▸ **Activity**: Pull out of the data below the stretch of lines bounded by the one containing "longint'(GAP_CYCLES) > (longint'(1)" and the one containing "remaining phase count.", both bounds included, unchanged.

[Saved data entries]
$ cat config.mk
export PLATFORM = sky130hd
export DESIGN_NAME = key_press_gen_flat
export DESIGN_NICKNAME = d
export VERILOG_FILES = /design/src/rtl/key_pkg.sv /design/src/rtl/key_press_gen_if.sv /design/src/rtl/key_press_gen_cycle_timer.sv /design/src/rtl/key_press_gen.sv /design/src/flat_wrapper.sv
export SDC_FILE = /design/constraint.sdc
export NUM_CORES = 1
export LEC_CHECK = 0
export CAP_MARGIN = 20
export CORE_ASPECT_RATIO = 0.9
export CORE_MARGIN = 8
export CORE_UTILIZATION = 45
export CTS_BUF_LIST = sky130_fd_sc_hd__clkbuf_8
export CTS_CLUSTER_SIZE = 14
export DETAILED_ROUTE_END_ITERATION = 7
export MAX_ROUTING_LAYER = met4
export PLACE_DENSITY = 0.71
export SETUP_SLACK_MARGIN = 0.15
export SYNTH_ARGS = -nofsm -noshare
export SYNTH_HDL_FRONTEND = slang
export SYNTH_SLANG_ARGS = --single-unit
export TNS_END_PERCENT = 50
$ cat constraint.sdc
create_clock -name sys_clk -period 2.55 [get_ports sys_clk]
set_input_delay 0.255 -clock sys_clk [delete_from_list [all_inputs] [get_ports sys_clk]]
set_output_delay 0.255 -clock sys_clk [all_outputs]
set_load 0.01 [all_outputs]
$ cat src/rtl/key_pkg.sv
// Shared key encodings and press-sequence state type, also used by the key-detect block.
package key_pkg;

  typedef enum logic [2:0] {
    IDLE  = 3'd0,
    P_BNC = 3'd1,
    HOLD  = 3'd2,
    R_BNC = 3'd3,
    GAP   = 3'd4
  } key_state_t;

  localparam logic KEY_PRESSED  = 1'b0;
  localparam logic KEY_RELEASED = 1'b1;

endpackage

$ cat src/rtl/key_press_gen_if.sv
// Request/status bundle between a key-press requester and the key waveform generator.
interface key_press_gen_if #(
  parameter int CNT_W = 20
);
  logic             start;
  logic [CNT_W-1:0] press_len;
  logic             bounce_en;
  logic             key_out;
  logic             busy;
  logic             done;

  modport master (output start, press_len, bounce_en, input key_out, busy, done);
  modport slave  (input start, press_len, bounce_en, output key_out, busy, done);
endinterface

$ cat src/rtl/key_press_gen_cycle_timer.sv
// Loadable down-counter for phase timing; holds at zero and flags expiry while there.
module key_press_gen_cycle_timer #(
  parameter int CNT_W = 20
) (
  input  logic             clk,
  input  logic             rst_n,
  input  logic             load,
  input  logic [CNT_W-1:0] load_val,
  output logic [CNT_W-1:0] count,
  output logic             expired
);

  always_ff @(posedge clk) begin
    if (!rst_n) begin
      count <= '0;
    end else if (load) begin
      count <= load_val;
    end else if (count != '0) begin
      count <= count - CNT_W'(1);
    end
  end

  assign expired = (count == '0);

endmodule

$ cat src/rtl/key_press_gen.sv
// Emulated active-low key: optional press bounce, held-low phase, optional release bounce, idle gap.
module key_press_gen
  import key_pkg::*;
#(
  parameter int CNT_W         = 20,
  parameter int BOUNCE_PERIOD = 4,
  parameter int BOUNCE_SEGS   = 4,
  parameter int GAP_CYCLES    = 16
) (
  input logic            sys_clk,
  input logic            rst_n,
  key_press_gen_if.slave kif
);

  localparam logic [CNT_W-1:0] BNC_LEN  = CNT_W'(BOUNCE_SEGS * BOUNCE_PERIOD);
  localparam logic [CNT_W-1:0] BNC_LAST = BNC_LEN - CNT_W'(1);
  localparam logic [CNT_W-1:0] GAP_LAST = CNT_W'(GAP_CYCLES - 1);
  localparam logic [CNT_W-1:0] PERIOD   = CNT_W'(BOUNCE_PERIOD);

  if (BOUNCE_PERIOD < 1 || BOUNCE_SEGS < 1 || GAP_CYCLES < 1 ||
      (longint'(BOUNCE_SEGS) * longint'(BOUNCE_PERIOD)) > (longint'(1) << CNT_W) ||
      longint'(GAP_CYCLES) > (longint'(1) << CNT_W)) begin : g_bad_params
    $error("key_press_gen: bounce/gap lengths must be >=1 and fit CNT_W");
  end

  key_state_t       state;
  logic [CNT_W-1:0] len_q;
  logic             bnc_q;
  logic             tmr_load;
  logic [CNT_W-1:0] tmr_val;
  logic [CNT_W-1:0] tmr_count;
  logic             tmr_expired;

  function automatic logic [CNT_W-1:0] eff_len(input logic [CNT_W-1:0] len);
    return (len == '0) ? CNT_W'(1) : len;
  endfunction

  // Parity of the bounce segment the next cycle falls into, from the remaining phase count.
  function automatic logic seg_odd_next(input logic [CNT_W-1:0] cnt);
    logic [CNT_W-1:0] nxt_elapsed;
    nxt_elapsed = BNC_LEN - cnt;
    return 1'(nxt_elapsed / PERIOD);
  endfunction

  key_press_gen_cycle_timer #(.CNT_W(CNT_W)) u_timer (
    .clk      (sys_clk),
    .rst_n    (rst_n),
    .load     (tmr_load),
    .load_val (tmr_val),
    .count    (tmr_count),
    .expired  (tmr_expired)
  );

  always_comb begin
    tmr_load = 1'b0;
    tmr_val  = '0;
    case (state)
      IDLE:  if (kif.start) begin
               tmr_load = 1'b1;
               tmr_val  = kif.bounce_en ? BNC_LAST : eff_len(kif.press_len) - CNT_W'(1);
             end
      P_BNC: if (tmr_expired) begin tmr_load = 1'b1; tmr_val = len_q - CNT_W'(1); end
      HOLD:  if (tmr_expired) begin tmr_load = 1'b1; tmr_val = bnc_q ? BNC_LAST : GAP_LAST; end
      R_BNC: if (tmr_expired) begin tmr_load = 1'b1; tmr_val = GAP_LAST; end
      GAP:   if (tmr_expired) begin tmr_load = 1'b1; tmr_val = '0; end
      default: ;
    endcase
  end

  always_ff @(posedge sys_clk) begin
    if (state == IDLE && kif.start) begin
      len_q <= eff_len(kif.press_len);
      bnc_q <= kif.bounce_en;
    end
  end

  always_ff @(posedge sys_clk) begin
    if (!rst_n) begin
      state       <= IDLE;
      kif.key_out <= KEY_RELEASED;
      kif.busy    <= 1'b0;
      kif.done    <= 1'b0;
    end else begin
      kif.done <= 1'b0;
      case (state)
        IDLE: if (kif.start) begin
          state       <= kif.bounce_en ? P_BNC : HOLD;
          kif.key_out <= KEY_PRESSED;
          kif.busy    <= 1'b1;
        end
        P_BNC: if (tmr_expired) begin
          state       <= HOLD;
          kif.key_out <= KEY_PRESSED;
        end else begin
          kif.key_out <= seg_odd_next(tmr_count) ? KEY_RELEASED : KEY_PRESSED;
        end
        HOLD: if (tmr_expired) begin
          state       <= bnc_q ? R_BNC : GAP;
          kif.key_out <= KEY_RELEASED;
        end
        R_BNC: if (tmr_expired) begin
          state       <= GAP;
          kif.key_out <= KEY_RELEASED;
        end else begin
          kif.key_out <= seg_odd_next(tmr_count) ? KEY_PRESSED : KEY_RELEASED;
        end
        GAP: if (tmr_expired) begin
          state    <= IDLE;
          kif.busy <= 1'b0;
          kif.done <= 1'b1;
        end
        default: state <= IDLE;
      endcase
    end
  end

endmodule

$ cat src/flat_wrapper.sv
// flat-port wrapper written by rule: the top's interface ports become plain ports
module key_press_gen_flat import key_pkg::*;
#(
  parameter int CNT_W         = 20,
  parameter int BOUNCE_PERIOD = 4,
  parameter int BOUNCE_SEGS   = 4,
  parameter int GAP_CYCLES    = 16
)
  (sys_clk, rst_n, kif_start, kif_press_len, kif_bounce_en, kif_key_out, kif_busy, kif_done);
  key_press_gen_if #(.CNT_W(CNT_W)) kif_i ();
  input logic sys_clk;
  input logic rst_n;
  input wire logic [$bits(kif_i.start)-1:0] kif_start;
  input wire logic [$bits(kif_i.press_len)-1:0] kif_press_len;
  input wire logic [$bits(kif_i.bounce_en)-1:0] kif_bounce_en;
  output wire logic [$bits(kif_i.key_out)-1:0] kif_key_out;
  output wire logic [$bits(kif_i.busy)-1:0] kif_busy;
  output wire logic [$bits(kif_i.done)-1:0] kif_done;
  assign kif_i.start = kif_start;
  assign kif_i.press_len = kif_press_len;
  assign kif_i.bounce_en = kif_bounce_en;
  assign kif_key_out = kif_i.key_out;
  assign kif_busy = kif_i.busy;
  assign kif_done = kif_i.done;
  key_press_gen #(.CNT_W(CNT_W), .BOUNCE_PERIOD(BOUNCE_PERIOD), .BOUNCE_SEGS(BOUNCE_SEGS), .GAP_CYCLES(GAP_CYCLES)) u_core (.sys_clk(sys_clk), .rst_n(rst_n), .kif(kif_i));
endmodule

---

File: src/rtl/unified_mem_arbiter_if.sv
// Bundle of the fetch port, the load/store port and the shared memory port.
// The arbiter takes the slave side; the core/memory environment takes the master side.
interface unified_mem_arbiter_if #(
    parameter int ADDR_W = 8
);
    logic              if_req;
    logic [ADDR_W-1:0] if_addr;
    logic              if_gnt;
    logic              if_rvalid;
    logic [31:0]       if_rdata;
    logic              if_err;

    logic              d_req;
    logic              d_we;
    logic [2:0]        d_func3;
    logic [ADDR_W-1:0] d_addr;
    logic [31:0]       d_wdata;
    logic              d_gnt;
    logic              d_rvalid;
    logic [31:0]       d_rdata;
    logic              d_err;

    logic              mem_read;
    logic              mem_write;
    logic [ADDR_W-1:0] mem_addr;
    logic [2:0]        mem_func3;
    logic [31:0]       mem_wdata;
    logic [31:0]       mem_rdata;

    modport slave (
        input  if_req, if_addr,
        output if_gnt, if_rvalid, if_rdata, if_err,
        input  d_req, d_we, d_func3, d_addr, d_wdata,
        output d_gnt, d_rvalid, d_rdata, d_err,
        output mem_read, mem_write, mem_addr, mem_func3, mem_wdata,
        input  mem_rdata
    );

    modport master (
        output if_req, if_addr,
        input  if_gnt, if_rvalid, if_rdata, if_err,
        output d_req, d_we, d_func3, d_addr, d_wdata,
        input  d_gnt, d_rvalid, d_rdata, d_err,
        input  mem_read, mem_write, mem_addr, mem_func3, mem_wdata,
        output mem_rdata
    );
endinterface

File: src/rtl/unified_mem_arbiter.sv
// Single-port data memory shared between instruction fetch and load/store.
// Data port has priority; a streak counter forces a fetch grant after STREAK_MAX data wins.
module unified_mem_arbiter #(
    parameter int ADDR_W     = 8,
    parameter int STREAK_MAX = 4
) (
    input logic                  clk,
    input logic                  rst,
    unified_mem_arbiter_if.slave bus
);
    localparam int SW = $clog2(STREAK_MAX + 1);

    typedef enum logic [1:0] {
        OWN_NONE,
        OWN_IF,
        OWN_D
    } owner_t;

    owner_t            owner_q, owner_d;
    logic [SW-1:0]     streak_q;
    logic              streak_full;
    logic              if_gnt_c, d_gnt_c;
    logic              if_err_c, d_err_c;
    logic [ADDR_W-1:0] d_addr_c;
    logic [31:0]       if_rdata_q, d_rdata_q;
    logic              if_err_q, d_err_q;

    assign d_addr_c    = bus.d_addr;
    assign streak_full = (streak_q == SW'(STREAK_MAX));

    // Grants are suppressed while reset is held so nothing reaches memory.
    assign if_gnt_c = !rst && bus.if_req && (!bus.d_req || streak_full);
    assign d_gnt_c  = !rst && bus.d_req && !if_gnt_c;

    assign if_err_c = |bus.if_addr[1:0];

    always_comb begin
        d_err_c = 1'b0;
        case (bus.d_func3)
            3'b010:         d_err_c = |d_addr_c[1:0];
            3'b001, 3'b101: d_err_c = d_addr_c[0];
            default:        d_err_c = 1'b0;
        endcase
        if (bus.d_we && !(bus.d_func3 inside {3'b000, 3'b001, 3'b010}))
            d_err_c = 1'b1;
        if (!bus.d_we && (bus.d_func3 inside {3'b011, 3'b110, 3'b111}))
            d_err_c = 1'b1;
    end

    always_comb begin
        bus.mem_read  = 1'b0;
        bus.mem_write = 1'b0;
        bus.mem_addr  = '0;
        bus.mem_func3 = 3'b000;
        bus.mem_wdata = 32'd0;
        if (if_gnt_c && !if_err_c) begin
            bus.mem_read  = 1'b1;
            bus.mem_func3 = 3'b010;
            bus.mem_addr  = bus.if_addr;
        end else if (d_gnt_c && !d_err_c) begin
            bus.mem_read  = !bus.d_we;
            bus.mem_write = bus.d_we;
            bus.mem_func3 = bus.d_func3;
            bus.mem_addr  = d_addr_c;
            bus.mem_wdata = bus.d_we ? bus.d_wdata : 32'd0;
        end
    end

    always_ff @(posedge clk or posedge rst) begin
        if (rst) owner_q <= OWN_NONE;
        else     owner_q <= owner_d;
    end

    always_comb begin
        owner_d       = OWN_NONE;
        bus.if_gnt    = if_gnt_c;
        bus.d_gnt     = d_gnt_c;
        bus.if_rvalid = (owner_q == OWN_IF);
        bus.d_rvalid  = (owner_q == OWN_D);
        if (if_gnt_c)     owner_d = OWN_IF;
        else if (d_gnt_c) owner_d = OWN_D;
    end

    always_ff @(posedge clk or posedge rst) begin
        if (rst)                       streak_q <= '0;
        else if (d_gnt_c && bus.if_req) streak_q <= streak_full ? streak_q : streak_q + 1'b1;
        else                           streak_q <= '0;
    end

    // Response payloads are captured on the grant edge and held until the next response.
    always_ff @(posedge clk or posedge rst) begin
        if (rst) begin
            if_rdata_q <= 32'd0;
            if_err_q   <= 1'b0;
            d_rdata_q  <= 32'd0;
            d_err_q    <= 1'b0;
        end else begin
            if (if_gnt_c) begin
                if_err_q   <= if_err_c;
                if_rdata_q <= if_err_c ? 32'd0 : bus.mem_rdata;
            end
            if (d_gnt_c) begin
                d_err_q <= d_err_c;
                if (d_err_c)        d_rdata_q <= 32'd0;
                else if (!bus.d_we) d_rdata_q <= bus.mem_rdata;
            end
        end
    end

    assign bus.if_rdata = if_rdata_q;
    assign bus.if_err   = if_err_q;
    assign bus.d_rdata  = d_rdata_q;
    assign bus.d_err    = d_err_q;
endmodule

---

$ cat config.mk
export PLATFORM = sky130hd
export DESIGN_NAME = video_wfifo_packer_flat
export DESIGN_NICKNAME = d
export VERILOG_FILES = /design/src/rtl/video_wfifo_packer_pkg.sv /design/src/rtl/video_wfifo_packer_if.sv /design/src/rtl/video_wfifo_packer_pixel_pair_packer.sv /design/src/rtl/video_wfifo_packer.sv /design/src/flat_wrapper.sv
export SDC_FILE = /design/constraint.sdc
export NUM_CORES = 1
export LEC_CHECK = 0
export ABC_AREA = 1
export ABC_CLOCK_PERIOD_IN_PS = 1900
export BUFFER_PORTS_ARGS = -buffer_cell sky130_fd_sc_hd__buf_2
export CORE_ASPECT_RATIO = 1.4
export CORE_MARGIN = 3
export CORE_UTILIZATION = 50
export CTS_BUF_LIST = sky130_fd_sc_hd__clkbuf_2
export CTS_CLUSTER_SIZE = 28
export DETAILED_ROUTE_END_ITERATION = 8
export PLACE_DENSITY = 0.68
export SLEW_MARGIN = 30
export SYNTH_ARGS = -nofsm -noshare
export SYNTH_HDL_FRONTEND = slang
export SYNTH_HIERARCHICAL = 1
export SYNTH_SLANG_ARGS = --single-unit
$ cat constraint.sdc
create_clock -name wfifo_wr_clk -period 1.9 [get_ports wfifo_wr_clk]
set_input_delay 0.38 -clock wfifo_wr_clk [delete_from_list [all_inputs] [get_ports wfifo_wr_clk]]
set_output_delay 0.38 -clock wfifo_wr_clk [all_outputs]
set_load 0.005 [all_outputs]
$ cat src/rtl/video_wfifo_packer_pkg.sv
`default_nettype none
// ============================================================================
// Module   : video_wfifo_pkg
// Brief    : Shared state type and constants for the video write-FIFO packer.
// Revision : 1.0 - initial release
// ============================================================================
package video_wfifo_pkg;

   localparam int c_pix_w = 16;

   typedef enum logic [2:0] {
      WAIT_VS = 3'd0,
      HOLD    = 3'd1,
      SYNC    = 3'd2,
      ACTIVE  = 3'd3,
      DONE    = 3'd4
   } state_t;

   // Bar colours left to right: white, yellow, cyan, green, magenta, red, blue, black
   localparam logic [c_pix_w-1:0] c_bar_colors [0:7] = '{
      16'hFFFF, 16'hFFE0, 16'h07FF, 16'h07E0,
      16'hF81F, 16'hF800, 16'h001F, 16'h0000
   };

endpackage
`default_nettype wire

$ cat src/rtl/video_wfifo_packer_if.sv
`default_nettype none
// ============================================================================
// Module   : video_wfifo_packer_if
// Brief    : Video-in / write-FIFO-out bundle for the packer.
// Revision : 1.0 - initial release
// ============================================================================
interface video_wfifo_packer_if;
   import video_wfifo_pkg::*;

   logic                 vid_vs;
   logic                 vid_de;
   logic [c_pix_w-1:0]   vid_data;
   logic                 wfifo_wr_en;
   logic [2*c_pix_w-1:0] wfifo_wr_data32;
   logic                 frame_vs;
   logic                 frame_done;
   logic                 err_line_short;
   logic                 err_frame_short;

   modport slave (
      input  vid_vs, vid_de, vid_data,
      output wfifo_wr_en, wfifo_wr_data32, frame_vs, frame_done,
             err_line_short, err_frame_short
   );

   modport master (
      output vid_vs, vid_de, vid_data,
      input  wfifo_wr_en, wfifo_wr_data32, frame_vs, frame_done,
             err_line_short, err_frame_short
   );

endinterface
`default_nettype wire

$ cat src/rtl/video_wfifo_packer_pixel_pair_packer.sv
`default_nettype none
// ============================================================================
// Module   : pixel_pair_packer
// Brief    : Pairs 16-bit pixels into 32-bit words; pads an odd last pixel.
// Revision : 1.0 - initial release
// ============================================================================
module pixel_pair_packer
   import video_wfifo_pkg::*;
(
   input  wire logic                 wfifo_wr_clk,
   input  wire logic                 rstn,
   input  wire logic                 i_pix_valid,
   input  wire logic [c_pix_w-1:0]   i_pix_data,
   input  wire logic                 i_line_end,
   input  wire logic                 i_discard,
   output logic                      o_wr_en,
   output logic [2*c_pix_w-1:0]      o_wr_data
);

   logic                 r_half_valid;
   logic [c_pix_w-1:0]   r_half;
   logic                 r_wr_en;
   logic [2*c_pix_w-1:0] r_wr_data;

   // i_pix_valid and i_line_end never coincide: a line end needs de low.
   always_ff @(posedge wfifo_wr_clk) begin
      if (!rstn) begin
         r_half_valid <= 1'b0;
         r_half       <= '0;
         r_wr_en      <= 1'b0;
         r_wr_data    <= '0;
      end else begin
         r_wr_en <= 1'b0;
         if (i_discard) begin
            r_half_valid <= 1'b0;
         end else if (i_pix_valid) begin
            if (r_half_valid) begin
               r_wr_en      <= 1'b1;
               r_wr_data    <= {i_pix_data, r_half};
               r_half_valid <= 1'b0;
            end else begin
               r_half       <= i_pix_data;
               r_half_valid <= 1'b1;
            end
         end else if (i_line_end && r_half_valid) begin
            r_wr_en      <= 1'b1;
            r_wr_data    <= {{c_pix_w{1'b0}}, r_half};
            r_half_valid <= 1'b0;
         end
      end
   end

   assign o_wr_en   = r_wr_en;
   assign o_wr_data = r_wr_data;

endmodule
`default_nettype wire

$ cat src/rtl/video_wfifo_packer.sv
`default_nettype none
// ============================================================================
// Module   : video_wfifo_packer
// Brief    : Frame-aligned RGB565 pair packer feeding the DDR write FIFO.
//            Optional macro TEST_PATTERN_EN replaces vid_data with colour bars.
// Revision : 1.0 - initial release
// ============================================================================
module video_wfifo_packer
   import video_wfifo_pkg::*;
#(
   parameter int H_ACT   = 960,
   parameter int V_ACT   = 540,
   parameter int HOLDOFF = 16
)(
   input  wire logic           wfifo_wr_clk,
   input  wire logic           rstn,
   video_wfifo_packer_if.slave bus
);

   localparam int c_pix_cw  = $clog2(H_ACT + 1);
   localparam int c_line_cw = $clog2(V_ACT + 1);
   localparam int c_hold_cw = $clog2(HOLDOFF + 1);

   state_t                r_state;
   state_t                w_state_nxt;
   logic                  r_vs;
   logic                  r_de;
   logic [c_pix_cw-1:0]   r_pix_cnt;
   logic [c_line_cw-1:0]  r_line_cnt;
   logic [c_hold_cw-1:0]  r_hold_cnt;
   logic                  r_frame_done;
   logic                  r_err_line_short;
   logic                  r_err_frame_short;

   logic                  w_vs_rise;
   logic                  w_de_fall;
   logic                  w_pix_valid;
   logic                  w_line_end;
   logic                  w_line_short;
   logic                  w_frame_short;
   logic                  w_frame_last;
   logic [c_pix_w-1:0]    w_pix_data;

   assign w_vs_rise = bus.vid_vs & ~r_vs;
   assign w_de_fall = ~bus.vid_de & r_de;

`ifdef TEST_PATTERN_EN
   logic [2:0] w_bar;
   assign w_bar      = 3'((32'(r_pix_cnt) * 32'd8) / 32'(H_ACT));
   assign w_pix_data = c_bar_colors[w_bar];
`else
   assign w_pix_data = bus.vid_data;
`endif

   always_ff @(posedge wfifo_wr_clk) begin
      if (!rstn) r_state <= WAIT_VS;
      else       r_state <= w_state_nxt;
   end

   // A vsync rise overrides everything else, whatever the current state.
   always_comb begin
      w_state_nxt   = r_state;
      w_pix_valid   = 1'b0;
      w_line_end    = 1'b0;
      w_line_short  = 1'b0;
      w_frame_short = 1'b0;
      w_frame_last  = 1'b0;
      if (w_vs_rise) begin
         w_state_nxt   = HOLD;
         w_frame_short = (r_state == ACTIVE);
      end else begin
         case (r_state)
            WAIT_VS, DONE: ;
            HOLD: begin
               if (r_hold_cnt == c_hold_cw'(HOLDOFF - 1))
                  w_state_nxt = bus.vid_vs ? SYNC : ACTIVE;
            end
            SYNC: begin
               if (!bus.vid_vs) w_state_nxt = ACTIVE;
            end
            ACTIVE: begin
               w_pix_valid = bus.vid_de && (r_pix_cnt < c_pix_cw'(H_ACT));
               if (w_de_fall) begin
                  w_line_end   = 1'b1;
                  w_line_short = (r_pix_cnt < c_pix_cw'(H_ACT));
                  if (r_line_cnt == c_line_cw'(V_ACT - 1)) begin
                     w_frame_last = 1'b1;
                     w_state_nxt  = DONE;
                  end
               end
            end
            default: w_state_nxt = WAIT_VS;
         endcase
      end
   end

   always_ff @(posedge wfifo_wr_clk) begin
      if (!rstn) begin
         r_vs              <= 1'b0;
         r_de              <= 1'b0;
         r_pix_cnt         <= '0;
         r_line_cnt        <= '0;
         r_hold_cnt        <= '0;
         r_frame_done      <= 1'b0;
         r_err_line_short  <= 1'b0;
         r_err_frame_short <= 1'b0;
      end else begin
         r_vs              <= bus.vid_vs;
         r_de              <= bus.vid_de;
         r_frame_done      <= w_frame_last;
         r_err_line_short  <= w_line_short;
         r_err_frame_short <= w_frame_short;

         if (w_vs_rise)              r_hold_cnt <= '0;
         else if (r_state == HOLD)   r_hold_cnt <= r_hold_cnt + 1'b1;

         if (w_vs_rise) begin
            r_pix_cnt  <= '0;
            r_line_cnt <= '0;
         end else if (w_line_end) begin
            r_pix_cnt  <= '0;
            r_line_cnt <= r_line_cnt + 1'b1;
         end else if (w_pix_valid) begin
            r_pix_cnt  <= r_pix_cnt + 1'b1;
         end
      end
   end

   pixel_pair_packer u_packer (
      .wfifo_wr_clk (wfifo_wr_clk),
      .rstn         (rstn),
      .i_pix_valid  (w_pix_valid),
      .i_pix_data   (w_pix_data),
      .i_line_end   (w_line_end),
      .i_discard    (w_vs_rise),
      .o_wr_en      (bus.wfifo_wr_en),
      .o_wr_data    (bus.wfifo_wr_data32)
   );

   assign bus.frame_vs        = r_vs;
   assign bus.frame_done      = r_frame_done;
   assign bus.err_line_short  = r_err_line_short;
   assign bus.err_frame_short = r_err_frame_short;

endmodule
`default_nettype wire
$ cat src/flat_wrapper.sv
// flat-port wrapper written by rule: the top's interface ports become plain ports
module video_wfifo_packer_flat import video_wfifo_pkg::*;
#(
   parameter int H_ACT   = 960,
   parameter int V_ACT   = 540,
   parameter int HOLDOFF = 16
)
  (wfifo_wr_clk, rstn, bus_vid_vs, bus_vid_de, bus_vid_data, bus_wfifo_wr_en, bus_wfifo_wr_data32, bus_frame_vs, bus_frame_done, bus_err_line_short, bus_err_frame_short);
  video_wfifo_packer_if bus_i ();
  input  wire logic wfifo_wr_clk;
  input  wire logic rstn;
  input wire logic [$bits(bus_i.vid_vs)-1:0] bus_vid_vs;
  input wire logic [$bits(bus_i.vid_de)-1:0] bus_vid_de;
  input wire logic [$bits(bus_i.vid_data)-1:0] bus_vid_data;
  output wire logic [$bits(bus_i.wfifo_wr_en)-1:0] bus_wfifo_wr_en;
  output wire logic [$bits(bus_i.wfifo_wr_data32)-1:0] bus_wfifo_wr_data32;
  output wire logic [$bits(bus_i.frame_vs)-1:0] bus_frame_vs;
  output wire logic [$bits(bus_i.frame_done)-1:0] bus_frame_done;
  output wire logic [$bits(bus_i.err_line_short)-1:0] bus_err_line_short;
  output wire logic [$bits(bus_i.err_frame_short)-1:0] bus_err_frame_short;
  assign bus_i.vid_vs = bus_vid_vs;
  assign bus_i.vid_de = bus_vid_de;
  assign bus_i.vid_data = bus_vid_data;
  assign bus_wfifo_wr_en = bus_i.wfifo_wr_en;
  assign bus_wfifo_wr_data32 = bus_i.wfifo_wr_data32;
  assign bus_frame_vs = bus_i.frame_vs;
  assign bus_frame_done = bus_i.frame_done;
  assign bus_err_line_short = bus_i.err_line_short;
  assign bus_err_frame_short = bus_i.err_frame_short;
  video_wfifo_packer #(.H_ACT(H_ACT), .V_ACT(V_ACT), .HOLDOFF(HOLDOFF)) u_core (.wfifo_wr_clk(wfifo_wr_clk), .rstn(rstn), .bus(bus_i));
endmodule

▸ **Exercise result**:
      longint'(GAP_CYCLES) > (longint'(1) << CNT_W)) begin : g_bad_params
    $error("key_press_gen: bounce/gap lengths must be >=1 and fit CNT_W");
  end

  key_state_t       state;
  logic [CNT_W-1:0] len_q;
  logic             bnc_q;
  logic             tmr_load;
  logic [CNT_W-1:0] tmr_val;
  logic [CNT_W-1:0] tmr_count;
  logic             tmr_expired;

  function automatic logic [CNT_W-1:0] eff_len(input logic [CNT_W-1:0] len);
    return (len == '0) ? CNT_W'(1) : len;
  endfunction

  // Parity of the bounce segment the next cycle falls into, from the remaining phase count.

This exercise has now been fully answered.